I and others have made some comments already, but let me add
one more.

Given a C++ viewpoint, one way to think of Python programming
is that it's like template based programming.  The Python
function

def sum(data):
   x = iter(data)
   tot = x.next()
   for item in x:
     tot += item
   return tot

works on any data container so long as that container
can be iterated and its values can be summed.  (And the
container must have at least one item.)

 >>> sum(["This", "is", "a", "test"])
'Thisisatest'
 >>>

The way to do that in C++ is with a template.  I tried
to figure out how to do it but my C++ skills are about
8 years rusted.  Perhaps something like  .... ?

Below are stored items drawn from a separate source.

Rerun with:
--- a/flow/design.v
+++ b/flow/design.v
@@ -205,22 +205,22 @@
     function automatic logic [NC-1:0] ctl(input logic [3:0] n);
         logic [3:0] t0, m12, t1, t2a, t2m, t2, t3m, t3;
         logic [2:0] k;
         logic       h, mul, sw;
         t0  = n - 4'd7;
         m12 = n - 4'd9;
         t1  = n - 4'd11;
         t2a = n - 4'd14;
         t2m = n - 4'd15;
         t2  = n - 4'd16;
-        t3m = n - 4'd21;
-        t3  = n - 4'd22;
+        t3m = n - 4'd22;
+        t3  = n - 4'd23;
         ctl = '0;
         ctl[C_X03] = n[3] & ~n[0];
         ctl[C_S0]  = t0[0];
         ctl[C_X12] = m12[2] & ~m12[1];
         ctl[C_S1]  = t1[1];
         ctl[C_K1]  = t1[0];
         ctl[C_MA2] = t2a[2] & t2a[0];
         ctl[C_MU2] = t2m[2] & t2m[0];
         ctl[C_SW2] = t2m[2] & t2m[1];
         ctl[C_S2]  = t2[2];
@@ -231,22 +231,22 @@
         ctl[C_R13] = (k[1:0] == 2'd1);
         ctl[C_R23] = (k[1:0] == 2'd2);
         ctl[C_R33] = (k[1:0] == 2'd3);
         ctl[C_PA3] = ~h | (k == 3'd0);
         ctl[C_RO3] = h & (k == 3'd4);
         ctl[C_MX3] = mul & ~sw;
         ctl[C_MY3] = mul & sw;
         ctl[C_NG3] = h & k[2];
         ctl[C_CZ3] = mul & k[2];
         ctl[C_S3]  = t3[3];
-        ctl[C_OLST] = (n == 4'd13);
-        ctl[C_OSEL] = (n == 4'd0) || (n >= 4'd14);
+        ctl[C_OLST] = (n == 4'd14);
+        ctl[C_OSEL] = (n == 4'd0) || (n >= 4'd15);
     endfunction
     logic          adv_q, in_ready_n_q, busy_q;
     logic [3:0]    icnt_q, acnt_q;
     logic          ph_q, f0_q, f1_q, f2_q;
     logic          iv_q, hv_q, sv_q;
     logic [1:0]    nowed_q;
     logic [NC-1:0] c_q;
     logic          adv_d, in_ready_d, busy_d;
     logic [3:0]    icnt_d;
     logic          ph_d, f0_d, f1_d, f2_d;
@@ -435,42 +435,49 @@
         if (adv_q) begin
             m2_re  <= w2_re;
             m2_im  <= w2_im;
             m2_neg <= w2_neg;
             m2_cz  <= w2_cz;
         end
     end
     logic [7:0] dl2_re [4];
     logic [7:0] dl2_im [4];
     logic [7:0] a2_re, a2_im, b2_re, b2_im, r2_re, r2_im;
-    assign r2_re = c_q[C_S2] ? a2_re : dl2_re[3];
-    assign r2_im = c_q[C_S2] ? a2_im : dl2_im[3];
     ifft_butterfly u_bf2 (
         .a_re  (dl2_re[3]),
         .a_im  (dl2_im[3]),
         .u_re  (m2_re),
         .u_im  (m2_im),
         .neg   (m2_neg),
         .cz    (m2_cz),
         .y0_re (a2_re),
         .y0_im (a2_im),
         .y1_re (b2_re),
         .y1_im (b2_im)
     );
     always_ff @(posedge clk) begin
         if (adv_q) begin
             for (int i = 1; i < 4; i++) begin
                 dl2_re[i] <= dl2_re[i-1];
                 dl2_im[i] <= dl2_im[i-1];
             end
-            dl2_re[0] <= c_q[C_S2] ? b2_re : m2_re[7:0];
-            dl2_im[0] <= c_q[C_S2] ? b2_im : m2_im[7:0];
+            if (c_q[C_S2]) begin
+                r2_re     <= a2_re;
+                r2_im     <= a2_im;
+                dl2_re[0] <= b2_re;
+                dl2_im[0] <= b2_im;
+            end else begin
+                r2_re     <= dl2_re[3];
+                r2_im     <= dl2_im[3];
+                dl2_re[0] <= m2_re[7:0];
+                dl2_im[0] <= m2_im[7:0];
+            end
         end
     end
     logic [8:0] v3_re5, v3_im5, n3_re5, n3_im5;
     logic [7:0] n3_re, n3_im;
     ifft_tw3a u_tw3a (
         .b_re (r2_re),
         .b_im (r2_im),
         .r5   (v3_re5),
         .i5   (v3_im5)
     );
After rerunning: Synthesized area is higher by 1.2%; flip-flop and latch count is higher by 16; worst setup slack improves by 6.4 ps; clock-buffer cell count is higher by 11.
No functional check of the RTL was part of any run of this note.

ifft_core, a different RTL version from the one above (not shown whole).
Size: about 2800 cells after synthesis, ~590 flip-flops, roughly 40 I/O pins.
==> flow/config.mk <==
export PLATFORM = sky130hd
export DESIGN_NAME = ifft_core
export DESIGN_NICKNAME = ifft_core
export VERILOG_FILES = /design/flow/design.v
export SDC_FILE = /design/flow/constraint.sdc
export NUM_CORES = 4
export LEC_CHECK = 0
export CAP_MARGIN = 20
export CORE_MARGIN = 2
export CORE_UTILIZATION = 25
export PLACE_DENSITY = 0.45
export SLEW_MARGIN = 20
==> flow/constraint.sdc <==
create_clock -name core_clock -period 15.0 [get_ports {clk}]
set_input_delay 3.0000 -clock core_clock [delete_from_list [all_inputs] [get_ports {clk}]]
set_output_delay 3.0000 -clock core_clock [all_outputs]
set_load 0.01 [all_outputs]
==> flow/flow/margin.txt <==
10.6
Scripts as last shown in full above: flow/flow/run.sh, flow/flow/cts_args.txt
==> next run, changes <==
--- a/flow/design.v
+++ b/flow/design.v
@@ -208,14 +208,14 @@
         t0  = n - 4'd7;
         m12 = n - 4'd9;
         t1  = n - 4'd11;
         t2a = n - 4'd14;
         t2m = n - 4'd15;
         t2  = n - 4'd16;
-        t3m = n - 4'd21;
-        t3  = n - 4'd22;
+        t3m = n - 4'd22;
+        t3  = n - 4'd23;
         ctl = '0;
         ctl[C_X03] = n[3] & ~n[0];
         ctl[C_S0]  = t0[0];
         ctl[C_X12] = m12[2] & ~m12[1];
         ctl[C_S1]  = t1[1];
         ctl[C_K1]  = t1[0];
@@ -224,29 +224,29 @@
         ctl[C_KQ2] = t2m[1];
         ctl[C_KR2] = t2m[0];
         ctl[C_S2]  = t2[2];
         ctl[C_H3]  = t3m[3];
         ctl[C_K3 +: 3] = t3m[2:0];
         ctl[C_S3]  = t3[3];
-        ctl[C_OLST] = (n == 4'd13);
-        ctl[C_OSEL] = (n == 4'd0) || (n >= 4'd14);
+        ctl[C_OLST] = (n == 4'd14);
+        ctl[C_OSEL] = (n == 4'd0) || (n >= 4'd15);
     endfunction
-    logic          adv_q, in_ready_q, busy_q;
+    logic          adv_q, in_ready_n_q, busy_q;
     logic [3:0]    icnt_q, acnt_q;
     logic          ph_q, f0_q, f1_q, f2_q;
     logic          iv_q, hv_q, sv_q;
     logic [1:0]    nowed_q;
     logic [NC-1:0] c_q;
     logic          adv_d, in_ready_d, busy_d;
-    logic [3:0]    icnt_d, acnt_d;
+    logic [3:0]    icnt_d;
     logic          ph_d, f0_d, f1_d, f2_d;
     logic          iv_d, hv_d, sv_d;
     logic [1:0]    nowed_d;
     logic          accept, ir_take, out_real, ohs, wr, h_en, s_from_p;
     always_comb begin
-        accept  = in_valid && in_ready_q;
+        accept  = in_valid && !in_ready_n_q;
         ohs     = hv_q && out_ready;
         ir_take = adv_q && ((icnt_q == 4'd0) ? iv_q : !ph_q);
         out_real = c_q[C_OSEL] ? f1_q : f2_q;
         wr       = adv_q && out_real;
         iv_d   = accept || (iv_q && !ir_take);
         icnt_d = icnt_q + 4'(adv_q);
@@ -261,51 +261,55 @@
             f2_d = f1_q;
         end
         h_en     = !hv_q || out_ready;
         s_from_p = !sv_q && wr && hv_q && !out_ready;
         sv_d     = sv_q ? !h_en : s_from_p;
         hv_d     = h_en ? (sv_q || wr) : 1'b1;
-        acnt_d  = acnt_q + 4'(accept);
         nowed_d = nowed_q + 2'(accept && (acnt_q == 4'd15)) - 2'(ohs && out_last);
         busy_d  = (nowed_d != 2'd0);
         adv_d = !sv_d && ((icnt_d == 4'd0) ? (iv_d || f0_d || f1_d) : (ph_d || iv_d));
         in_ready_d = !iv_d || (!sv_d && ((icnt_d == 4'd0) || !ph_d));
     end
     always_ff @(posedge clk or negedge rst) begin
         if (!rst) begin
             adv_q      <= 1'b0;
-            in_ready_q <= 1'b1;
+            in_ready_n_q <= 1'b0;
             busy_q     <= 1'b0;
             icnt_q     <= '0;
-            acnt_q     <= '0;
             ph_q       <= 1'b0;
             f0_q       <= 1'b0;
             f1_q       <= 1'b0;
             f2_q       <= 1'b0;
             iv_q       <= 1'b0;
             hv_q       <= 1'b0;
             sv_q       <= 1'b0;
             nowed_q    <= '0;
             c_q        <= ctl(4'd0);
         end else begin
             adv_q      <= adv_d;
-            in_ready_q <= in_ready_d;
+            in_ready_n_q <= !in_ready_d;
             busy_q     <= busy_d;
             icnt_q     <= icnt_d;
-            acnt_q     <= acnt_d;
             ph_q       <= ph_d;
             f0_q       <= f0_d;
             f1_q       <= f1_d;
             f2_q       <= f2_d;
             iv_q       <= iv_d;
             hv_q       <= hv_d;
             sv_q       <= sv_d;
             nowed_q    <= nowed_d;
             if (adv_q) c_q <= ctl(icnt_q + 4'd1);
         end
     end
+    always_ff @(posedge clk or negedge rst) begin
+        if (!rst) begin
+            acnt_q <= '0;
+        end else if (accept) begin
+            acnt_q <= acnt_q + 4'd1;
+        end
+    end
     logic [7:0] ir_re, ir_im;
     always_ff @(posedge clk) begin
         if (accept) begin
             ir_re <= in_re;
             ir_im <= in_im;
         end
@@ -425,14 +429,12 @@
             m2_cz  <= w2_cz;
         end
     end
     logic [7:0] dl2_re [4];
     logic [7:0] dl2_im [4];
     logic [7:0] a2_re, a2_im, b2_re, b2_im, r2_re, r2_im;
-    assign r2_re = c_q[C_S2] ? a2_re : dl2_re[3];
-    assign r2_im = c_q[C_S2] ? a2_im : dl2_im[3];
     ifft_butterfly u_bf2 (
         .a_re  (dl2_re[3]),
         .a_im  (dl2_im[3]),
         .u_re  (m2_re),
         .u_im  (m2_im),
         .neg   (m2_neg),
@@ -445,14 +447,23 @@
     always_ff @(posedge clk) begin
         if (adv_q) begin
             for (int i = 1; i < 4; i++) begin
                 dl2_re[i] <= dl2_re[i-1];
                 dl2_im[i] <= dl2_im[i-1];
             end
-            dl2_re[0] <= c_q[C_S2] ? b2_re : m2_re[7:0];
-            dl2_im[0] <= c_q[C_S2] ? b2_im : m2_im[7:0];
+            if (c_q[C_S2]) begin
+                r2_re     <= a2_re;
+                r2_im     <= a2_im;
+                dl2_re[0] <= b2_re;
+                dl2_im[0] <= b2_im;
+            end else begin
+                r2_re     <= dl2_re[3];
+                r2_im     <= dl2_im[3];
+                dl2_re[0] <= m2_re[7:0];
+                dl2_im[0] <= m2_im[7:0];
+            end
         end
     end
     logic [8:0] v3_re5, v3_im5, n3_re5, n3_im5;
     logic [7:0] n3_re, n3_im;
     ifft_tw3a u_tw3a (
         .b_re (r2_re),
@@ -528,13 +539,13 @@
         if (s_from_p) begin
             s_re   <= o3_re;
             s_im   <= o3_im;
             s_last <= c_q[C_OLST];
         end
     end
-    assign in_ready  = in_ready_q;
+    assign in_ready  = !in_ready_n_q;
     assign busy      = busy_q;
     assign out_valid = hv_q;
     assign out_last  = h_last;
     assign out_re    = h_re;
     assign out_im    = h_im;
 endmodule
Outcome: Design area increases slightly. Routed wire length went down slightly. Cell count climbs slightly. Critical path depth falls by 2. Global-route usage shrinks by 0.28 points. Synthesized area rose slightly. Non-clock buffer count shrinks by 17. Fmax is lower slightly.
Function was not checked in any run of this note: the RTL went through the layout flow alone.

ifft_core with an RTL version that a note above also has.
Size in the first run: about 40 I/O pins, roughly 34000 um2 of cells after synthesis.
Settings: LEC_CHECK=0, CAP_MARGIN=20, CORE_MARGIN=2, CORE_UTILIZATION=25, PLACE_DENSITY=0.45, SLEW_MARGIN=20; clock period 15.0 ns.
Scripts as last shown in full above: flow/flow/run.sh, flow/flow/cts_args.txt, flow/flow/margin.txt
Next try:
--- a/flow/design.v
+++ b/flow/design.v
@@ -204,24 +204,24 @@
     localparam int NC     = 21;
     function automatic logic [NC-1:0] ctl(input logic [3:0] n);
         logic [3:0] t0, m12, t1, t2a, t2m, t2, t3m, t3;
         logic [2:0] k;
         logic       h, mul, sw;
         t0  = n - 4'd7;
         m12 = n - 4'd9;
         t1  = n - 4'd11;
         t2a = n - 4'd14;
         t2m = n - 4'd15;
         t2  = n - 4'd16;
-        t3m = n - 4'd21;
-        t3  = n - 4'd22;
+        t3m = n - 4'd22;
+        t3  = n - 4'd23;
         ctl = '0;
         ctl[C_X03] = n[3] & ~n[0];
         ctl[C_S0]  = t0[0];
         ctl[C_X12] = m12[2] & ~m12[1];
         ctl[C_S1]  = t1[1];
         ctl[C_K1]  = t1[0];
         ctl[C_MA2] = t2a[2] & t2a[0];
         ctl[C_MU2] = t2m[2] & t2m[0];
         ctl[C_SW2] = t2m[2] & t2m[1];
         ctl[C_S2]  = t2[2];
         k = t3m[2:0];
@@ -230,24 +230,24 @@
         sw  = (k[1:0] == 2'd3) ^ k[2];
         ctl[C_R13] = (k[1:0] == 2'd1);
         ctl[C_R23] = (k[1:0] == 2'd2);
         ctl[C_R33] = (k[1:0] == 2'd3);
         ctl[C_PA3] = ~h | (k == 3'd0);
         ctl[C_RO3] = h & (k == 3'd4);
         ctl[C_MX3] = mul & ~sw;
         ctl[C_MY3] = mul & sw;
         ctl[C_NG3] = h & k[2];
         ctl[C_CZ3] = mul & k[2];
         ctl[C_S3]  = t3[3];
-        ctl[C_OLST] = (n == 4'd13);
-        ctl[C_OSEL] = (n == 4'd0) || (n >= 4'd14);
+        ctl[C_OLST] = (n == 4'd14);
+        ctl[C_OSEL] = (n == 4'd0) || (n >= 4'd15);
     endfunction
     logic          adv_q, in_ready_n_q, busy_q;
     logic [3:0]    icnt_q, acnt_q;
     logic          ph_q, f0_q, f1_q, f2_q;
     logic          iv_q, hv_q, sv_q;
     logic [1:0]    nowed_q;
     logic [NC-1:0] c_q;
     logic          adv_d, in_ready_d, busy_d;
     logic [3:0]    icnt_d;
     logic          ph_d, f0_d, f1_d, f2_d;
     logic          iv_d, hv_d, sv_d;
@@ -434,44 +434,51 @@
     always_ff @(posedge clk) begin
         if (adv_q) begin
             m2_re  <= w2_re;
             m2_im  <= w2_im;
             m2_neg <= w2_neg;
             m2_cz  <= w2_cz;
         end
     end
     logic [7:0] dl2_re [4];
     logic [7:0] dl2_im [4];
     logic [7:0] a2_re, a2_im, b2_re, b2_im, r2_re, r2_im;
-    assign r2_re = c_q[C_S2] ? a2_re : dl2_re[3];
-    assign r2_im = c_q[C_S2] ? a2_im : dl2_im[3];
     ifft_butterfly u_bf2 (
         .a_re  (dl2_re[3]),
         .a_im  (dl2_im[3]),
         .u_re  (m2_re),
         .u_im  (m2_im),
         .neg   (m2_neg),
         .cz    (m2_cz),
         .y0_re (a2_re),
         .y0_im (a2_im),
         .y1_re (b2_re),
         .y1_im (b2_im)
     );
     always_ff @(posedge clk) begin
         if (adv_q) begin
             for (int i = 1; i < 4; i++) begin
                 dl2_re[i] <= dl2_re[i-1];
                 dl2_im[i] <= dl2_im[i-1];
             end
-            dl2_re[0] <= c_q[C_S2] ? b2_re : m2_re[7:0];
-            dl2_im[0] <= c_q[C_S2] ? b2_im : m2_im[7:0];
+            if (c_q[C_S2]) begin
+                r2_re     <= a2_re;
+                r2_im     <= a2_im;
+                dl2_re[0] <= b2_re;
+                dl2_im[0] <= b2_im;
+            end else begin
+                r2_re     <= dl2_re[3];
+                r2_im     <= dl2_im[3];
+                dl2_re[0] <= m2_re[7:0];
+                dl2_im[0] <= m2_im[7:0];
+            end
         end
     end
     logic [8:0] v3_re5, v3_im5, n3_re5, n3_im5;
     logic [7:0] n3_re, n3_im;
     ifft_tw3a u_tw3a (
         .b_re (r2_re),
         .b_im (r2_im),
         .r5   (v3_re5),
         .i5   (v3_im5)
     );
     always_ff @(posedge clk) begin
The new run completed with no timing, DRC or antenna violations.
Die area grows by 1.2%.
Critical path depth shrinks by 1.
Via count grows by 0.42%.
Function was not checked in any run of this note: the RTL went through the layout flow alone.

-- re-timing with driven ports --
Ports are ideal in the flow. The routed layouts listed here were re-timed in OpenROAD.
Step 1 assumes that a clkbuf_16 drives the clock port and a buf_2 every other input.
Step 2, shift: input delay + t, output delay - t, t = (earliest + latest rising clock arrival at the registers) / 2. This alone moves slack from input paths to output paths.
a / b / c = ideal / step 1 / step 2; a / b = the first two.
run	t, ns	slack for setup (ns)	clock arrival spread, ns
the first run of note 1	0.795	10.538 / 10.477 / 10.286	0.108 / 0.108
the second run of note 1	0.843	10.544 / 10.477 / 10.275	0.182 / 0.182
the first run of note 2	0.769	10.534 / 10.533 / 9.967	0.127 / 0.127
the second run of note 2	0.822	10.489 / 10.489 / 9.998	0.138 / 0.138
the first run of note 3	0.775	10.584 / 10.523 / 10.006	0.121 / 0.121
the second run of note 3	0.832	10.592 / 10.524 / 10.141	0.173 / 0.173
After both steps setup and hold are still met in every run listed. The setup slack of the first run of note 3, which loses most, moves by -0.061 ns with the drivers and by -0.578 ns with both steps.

template <typename Container, typename T>
T sum(Container container) {
   T val;
   for (Container::const_iterator it = container.first();
        it != container.last(); ++it) {
     val += *it;
   }
   return val;
}

You would not do it using OO containers because then
you're left with Java-style casting everywhere.  (Sun
has added generics in the most recent version of Java.
See Bruce Eckel's commentary on the topic at
   http://www.mindview.net/WebLog )


If you accept that Python program has a strong template
aspect, in addition to O-O programming, then the builtins
like 'abs', 'cmp', etc. can be seen as generic algorithms
and not methods of a given data type.

Granted, some of the algorithms are trivial, as for
abs(), but the 'cmp()' algorithm is quite involved.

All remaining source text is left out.